**Your assignment**
The job is to find each line of the records below that includes the word "placement" and copy it.

**Input records**
File: src/rtl/riscv_pkg.sv
// Shared pipeline definitions: controller state encoding, register index width
// and the base opcodes that the decoder matches on.
package riscv_pkg;

    localparam int REG_W = 5;

    // Base RV32I major opcodes
    localparam logic [6:0] OPC_LOAD   = 7'b0000011;
    localparam logic [6:0] OPC_STORE  = 7'b0100011;
    localparam logic [6:0] OPC_BRANCH = 7'b1100011;
    localparam logic [6:0] OPC_JAL    = 7'b1101111;
    localparam logic [6:0] OPC_JALR   = 7'b1100111;
    localparam logic [6:0] OPC_OP     = 7'b0110011;
    localparam logic [6:0] OPC_OP_IMM = 7'b0010011;
    localparam logic [6:0] OPC_LUI    = 7'b0110111;
    localparam logic [6:0] OPC_AUIPC  = 7'b0010111;

    typedef enum logic [1:0] {
        BOOT     = 2'd0,
        RUN      = 2'd1,
        MEM_WAIT = 2'd2,
        ERR      = 2'd3
    } pipe_ctrl_state_e;

endpackage

File: src/rtl/sat_counter.sv
// Up-counter that sticks at its all-ones value instead of wrapping.
module sat_counter #(
    parameter int W = 16
) (
    input  logic         clk,
    input  logic         rst_n,
    input  logic         en,
    output logic [W-1:0] q
);

    // Count enabled cycles, holding at the maximum value
    always_ff @(posedge clk or negedge rst_n) begin
        if (!rst_n) begin
            q <= '0;
        end else if (en && (q != {W{1'b1}})) begin
            q <= q + 1'b1;
        end
    end

endmodule

File: src/rtl/pipeline_hazard_ctrl.sv
// Central pipeline sequencer: turns load-use hazards, EX redirects and dmem wait
// states into per-stage enable/flush controls and the PC source select.
//
// Handshake with dmem: an access in MEM is outstanding while mem_req=1 and
// dmem_ready=0; the whole pipeline is frozen (every enable low) for those
// cycles, and the access completes in the cycle where mem_req=1 and
// dmem_ready=1. Upstream stages must hold their inputs while frozen.
module pipeline_hazard_ctrl
    import riscv_pkg::*;
#(
    parameter int REG_W   = riscv_pkg::REG_W,
    parameter int TIMEOUT = 64,
    parameter int CNT_W   = 16
) (
    input  logic             clk,
    input  logic             rst_n,
    input  logic [REG_W-1:0] id_rs1,
    input  logic [REG_W-1:0] id_rs2,
    input  logic             id_use_rs1,
    input  logic             id_use_rs2,
    input  logic [REG_W-1:0] ex_rd,
    input  logic             ex_mem_read,
    input  logic             ex_redirect,
    input  logic             mem_req,
    input  logic             dmem_ready,
    output logic             pc_en,
    output logic             pc_sel_target,
    output logic             if_id_en,
    output logic             if_id_flush,
    output logic             id_ex_en,
    output logic             id_ex_flush,
    output logic             ex_mem_en,
    output logic             mem_wb_en,
    output logic             mem_err,
    output logic [CNT_W-1:0] stall_cnt,
    output logic [CNT_W-1:0] flush_cnt,
    output logic [1:0]       dbg_state
);

    localparam int WAIT_W = $clog2(TIMEOUT) + 1;
    localparam logic [WAIT_W-1:0] WAIT_LAST = WAIT_W'(TIMEOUT - 1);

    pipe_ctrl_state_e  state;
    logic [WAIT_W-1:0] wait_cnt;
    logic              freeze;
    logic              load_use;
    logic              active;
    logic              stall_inc;
    logic              flush_inc;

    assign freeze = mem_req & ~dmem_ready;
    assign active = (state == RUN) || (state == MEM_WAIT);

    // Load-use: a load in EX writes a non-zero register that ID is about to read
    assign load_use = ex_mem_read && (ex_rd != '0) &&
                      ((id_use_rs1 && (id_rs1 == ex_rd)) ||
                       (id_use_rs2 && (id_rs2 == ex_rd)));

    // Priority mux: freeze > redirect > load-use > normal flow
    always_comb begin
        pc_en         = 1'b0;
        pc_sel_target = 1'b0;
        if_id_en      = 1'b0;
        if_id_flush   = 1'b0;
        id_ex_en      = 1'b0;
        id_ex_flush   = 1'b0;
        ex_mem_en     = 1'b0;
        mem_wb_en     = 1'b0;
        case (state)
            BOOT: begin
                if_id_flush = 1'b1;
                id_ex_flush = 1'b1;
            end
            RUN, MEM_WAIT: begin
                if (freeze) begin
                    // Pipeline held; redirect and hazard are re-evaluated next cycle
                    pc_en = 1'b0;
                end else if (ex_redirect) begin
                    pc_en         = 1'b1;
                    pc_sel_target = 1'b1;
                    if_id_en      = 1'b1;
                    if_id_flush   = 1'b1;
                    id_ex_en      = 1'b1;
                    id_ex_flush   = 1'b1;
                    ex_mem_en     = 1'b1;
                    mem_wb_en     = 1'b1;
                end else if (load_use) begin
                    // Hold PC and IF/ID, insert one bubble into EX
                    id_ex_en    = 1'b1;
                    id_ex_flush = 1'b1;
                    ex_mem_en   = 1'b1;
                    mem_wb_en   = 1'b1;
                end else begin
                    pc_en     = 1'b1;
                    if_id_en  = 1'b1;
                    id_ex_en  = 1'b1;
                    ex_mem_en = 1'b1;
                    mem_wb_en = 1'b1;
                end
            end
            default: begin
                pc_en = 1'b0;
            end
        endcase
    end

    // Sequencer state, dmem wait counter and sticky timeout flag
    always_ff @(posedge clk or negedge rst_n) begin
        if (!rst_n) begin
            state    <= BOOT;
            wait_cnt <= '0;
            mem_err  <= 1'b0;
        end else begin
            case (state)
                BOOT: begin
                    state <= RUN;
                end
                RUN: begin
                    if (freeze) begin
                        state    <= MEM_WAIT;
                        wait_cnt <= WAIT_W'(1);
                    end
                end
                MEM_WAIT: begin
                    if (!freeze) begin
                        state    <= RUN;
                        wait_cnt <= '0;
                    end else if (wait_cnt == WAIT_LAST) begin
                        state   <= ERR;
                        mem_err <= 1'b1;
                    end else begin
                        wait_cnt <= wait_cnt + 1'b1;
                    end
                end
                default: begin
                    state   <= ERR;
                    mem_err <= 1'b1;
                end
            endcase
        end
    end

    assign stall_inc = active & ~pc_en;
    assign flush_inc = active & ~freeze & ex_redirect;
    assign dbg_state = state;

    sat_counter #(.W(CNT_W)) u_stall_cnt (
        .clk   (clk),
        .rst_n (rst_n),
        .en    (stall_inc),
        .q     (stall_cnt)
    );

    sat_counter #(.W(CNT_W)) u_flush_cnt (
        .clk   (clk),
        .rst_n (rst_n),
        .en    (flush_inc),
        .q     (flush_cnt)
    );

endmodule
File: config.mk
export PLATFORM = sky130hd
export DESIGN_NAME = pipeline_hazard_ctrl
export DESIGN_NICKNAME = d
export VERILOG_FILES = /design/src/rtl/riscv_pkg.sv /design/src/rtl/sat_counter.sv /design/src/rtl/pipeline_hazard_ctrl.sv
export SDC_FILE = /design/constraint.sdc
export NUM_CORES = 1
export LEC_CHECK = 0
export BUFFER_PORTS_ARGS = -buffer_cell sky130_fd_sc_hd__buf_4
export CORE_MARGIN = 2
export CORE_UTILIZATION = 40
export CTS_CLUSTER_SIZE = 28
export DETAILED_ROUTE_END_ITERATION = 10
export PLACE_DENSITY = 0.68
export REMOVE_ABC_BUFFERS = 1
export SYNTH_ARGS = -nofsm -noshare
export SYNTH_HDL_FRONTEND = slang
export SYNTH_SLANG_ARGS = --single-unit
File: constraint.sdc
create_clock -name clk -period 2.76 [get_ports clk]
set_input_delay 0.276 -clock clk [delete_from_list [all_inputs] [get_ports clk]]
set_output_delay 0.276 -clock clk [all_outputs]
set_load 0.1 [all_outputs]
Word level (Yosys, flattened, before mapping)
Index checks and enable logic that the tools add are counted.
{"block": "totals", "ff_bits": 42, "input_bits": 23, "out_inout_bits": 43, "wordCells": 69}
{"block": "op_classes", "addsub": 3, "eq_ne": 12, "mux": 25, "bitwise_logic": 8, "n_reduce_logical": 16}
{"op": "$add A16 B1 Y16 const B", "count": 2}
{"op": "$ne A16 B16 Y1 const B", "count": 2}
{"op": "$mux W7", "count": 3}
{"op": "$mux W1", "count": 14}
{"op": "$pmux W7 S2", "count": 1}
{"op": "$eq A5 B5 Y1", "count": 2}
{"op": "$add A7 B1 Y7 const B", "count": 1}
{"op": "$eq A7 B6 Y1 const B", "count": 1}
{"op": "$logic_and A1 B1 Y1", "count": 6}
{"op": "$mux W2", "count": 3}
{"op": "$pmux W1 S2", "count": 3}
{"op": "$pmux W2 S3", "count": 1}
{"op": "$reduce_and A3 Y1", "count": 2}
{"op": "$reduce_bool A5 Y1", "count": 1}
{"op": "$and A1 B1 Y1", "count": 4}
{"op": "$ne A2 B2 Y1 const B", "count": 2}
{"op": "$not A1 Y1", "count": 4}
{"op": "$reduce_or A2 Y1", "count": 2}
{"op": "$ne A3 B2 Y1 const B", "count": 1}
{"op": "$ne A3 B3 Y1 const B", "count": 1}
{"op": "$eq A2 B1 Y1 const B", "count": 1}
{"op": "$eq A2 B2 Y1 const B", "count": 1}
{"op": "$logic_not A2 Y1", "count": 1}
{"op": "$logic_or A1 B1 Y1", "count": 2}
{"op": "other kinds (3)", "count": 3}

Depth between registers and ports, before layout
{"block": "logic_depth", "depth_word": 11, "depth_mapped": 10, "mapped_depth_nobuf": 10}

By module
Synthesis repeated with hierarchy kept, for this count alone.
{"block": "hier_totals", "hier_cells": 235, "area_unflattened_um2": 2481.1}
{"mod": "sat_counter (u_flush_cnt)", "n_inst": 1, "cells_each": 72, "area_each_um2": 859.6, "seq_area_each_um2": 400.4}
{"mod": "pipeline_hazard_ctrl", "n_inst": 1, "cells_each": 91, "area_each_um2": 839.6, "seq_area_each_um2": 250.2}
{"mod": "sat_counter (u_stall_cnt)", "n_inst": 1, "cells_each": 72, "area_each_um2": 782.0, "seq_area_each_um2": 400.4}

Worst setup path before layout
OpenSTA, ideal clock, no wires.
{"block": "synth_timing", "path_kind": "reg-to-output", "startpoint": "reg state[1] (netlist: dbg_state[1])", "endpoint": "out id_ex_flush", "arrival_ns": 5.277, "t_required_ns": 2.484, "setup_slack_ns": -2.793, "path_stages_with_launch": 10, "path_buffers": 0, "path_cell_list": "dfrtp_1 -> inv_1 -> ha_1 -> nand2_1 -> inv_1 -> nand2_1 -> inv_1 -> nor2_1 -> nor2_1 -> a21o_1"}
{"block": "synth_via", "elab_chain_cells": 3, "word_cells_on_any_way": 5, "classes_between": "2 x eq/ne; 1 x mux; 2 x reduce/logical"}
{"item": "from (decl)", "line": "pipeline_hazard_ctrl.sv:43", "source": "pipe_ctrl_state_e state;"}
{"item": "from (signal assigned)", "line": "pipeline_hazard_ctrl.sv:110", "source": "state <= BOOT;"}
{"item": "from (signal assigned)", "line": "pipeline_hazard_ctrl.sv:116", "source": "state <= RUN;"}
{"item": "from (signal assigned)", "line": "pipeline_hazard_ctrl.sv:120", "source": "state <= MEM_WAIT;"}
{"item": "$eq A2 B1 Y1 / $eq A2 B2 Y1 (equally long branches)", "line": "pipeline_hazard_ctrl.sv:69", "source": "case (state)"}
{"item": "$reduce_or A2 Y1", "line": "pipeline_hazard_ctrl.sv:69"}
{"item": "$pmux W1 S2 *", "line": "pipeline_hazard_ctrl.sv:69"}
{"item": "to (decl)", "line": "pipeline_hazard_ctrl.sv:31", "source": "output logic id_ex_flush,"}
Every way passes the cells marked *; elsewhere a longest branch is shown, timed or not.

Worst setup path in the final report
{"block": "layout_timing", "startpoint": "reg state[0] (netlist: dbg_state[0])", "endpoint": "out id_ex_flush"}
The elaborated chain is that of the path after synthesis.

==> metrics.txt <==
Syn Inst Count=223; RSZ-0062 raised after global routing=false; first-pass GRT wire length=8280 µm; Slew headroom=between 60% and 70%; crit share post-route=91.58%; worst reg2reg path depth=10; total wire length=4755 µm; ordered cell list for the critical path=inv_1, ha_1, nand2_1, inv_1, nand2_1, inv_1, nor2_1, nor2_1, a21o_1, buf_6; # nets final=~320; cell taking the most area after synthesis=dfrtp_1; Max stage delay on crit path=0.44 ns; Max IR drop VDD=0.7579 mV; Arrival @ worst endpoint=2.25 ns; Tmin final=2.528 ns; Final Hold Viols=0; post-synth top area share=46.46%; WP buf/inv=4; IO Pins=66; Final Max Tran Viols=0; drt wl/cell=13.06 µm; layout cells sized above 1=about 28%; PortBufs=65; largest net degree at the start of global routing=43; GRT Resource Usage Total=between 10% and 20%; number of antenna violations at the first check in global routing=0; Worst-Skew Late Latency=0.29 ns; initial DRC count=61; #FFs+latches synth=42; Clock transition at path regs=0.08 ns; most common cell after layout, fill and taps aside=buf_4; crit-path max FO=6; CP most frequent cell=inv_1; Root Buffer Master=clkbuf_8; Setup Buffers After CTS=0; Core Rows=27; Num CTS Buffers=5; Post-Syn Area=2262 µm²; Startpoint Class=flip-flop; CP endpoint kind=output port; Area Growth Syn to Fin=28.15%; commonest non-fill, non-tap cells in the layout=buf_4 (64), dfrtp_1 (42), nor2_1 (23); post-place setup slack=~0.42 ns; clock buffer depth=2; vias post-DR=between 1500 and 2000; Post-DRT Antenna Nets=0; power per cell area=1172 nW/µm²; Top delay family on crit path=buffers and inverters; outcome=finished clean; Tot Pwr=3.399 mW; die area=between 6000 and 7000 µm²; Mapped Avg Cell Area=10.14 µm²; FILL cells=roughly 530; slowest cell on the critical path=dfrtp_1; Die Ht=79.20 µm; largest cells by area after synthesis=dfrtp_1 (46%), xnor2_1 (8.5%), xor2_1 (7.7%); worst path required time=about 2.5 ns; initial core utilization=41.34%; CTS tree=done; Antenna Cells=0; worst min-delay path class=input pin to flip-flop; Core Area=5473 µm²; worst clock skew=0.003784 ns; hold path cells=4; H-tree depth=2; Cell variety after synth=39; vias per cell=4.948; Die X=79.20 µm; Final Non-Filler Cells=364; Worst Max-Slew Pin Slew=roughly 0.55 ns; Levels on crit path=10; Pleak=1.429 nW; DPL Wire Length=around 3700 µm; dpl cells=around 360; grt total ovfl=0; gpl congestion=0.8466; Max-cap violations=0; fin util=52.97%; CTS sink cnt=42; fmax=0.3956 GHz; CP Class=flip-flop to output port; DRC viols=0; Seq/Total Area, Yosys=46.46%; vias in the first global route=approximately 1900; drt pass-1 iters=4; final setup fails=0; Yosys warnings=0; setup ws final=about 0.23 ns
metal layers:
metal / global-route usage (%) / up-vias / wire, µm
met5: 0 / - / 0
met4: 3.966 / 0 / 0
met3: 4.773 / 0 / 194
met2: 29.32 / 35 / 2415
met1: 20.10 / 873 / 2144
li1: - / 893 / -
power by group:
group          switching [mW]  internal, mW  total [mW]  leakage (nW)
registers               0.134         0.719       0.854         0.556
clock network           0.197         0.202       0.398        0.0482
logic                    1.69         0.458        2.15         0.825
cell families (layout without fill, tap and decap cells):
kind of cell	Yosys count	in the layout	share of synthesized area [%]
xor gates and xnor gates	42	42	16.26
adders and majority gates	8	8	4.425
buffers and inverters	13	82	3.374
DFF	42	42	46.46
and+or+nand+nor	100	100	23.23
muxes	2	2	1.161
AOI/OAI and AO/OA	16	16	5.089
final timing paths:
check	slack [ns]	start	end
max	0.23	dbg_state[0]$_DFFE_PN0P_	id_ex_flush
min	0.46	mem_req	wait_cnt[0]$_DFFE_PN0P_
max reg2reg	0.42	dbg_state[0]$_DFFE_PN0P_	u_flush_cnt.q[15]$_DFFE_PN0P_
min reg2reg	0.49	mem_err$_DFFE_PN0P_	mem_err$_DFFE_PN0P_
max in group asynchronous	1.90	rst_n	u_flush_cnt.q[4]$_DFFE_PN0P_
min in group asynchronous	0.51	rst_n	mem_err$_DFFE_PN0P_
worst min-delay path, delay by kind of cell:
family	cells	cell delay (ns)
AND/OR/NAND/NOR	1	0.12
AO/OA/AOI/OAI	2	0.20
buffers and inverters	1	0.11
layout make-up:
class | instances | area (µm²) | area share (%)
Multi-Input combinational cell | 168 | 1135 | 39.15
Inverter | 8 | 30.03 | 1.036
Clock inverter | 1 | 5.005 | 0.1726
Tap cell | 72 | 90.09 | 3.107
Clock buffer | 7 | 86.33 | 2.978
Sequential cell | 42 | 1051 | 36.25
Timing Repair Buffer | 66 | 501.7 | 17.31
timing repair:
action                     in CTS  in global routing
resized for setup               0                  1
hold buffers                    1                  0
hold endpoints to repair       42                  0
setup endpoints to repair       0                  1
per-stage QoR:
step	hold WS, ns	instance area, µm²	setup TNS, ns
after floorplan	-0.01959	2216	-51.88
after CTS	0.4465	2895	0
after detailed placement	0.2884	2794	0
after global placement	0.2941	2794	0
after global routing	0.4700	2899	0
final	0.4569	2899	0
synth_stat cells:
library cell   n
a211oi_1       1
a21o_1         1
a21oi_1        4
a21oi_2        1
and2_0         1
and3_1         6
and4_1         2
buf_12         1
buf_4          3
clkbuf_1       1
dfrtp_1       42
ha_1           8
inv_1          8
mux2_2         1
mux2_4         1
nand2_1       22
nand2b_1       2
nand3_1       12
nand3b_4       1
nand4_1       12
nor2_1        23
nor2b_1        2
nor3_1         6
nor3_2         3
nor3b_1        1
nor4_1         1
nor4b_1        1
o2111ai_1      1
o211ai_1       1
o21a_1         2
o21ai_0        2
o21ai_2        1
o22ai_2        1
o32ai_1        1
or2_2          2
or3_1          2
or4_1          1
xnor2_1       22
xor2_1        20
registers in the layout (all words and copies together) (netlist names):
| register | flops |
|---|---|
| dbg_state | 2 |
| u_stall_cnt.q | 16 |
| u_flush_cnt.q | 16 |
| wait_cnt | 7 |
| mem_err | 1 |
(Power assumes the default switching activity.)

**Solution to the exercise**
after detailed placement	0.2884	2794	0
after global placement	0.2941	2794	0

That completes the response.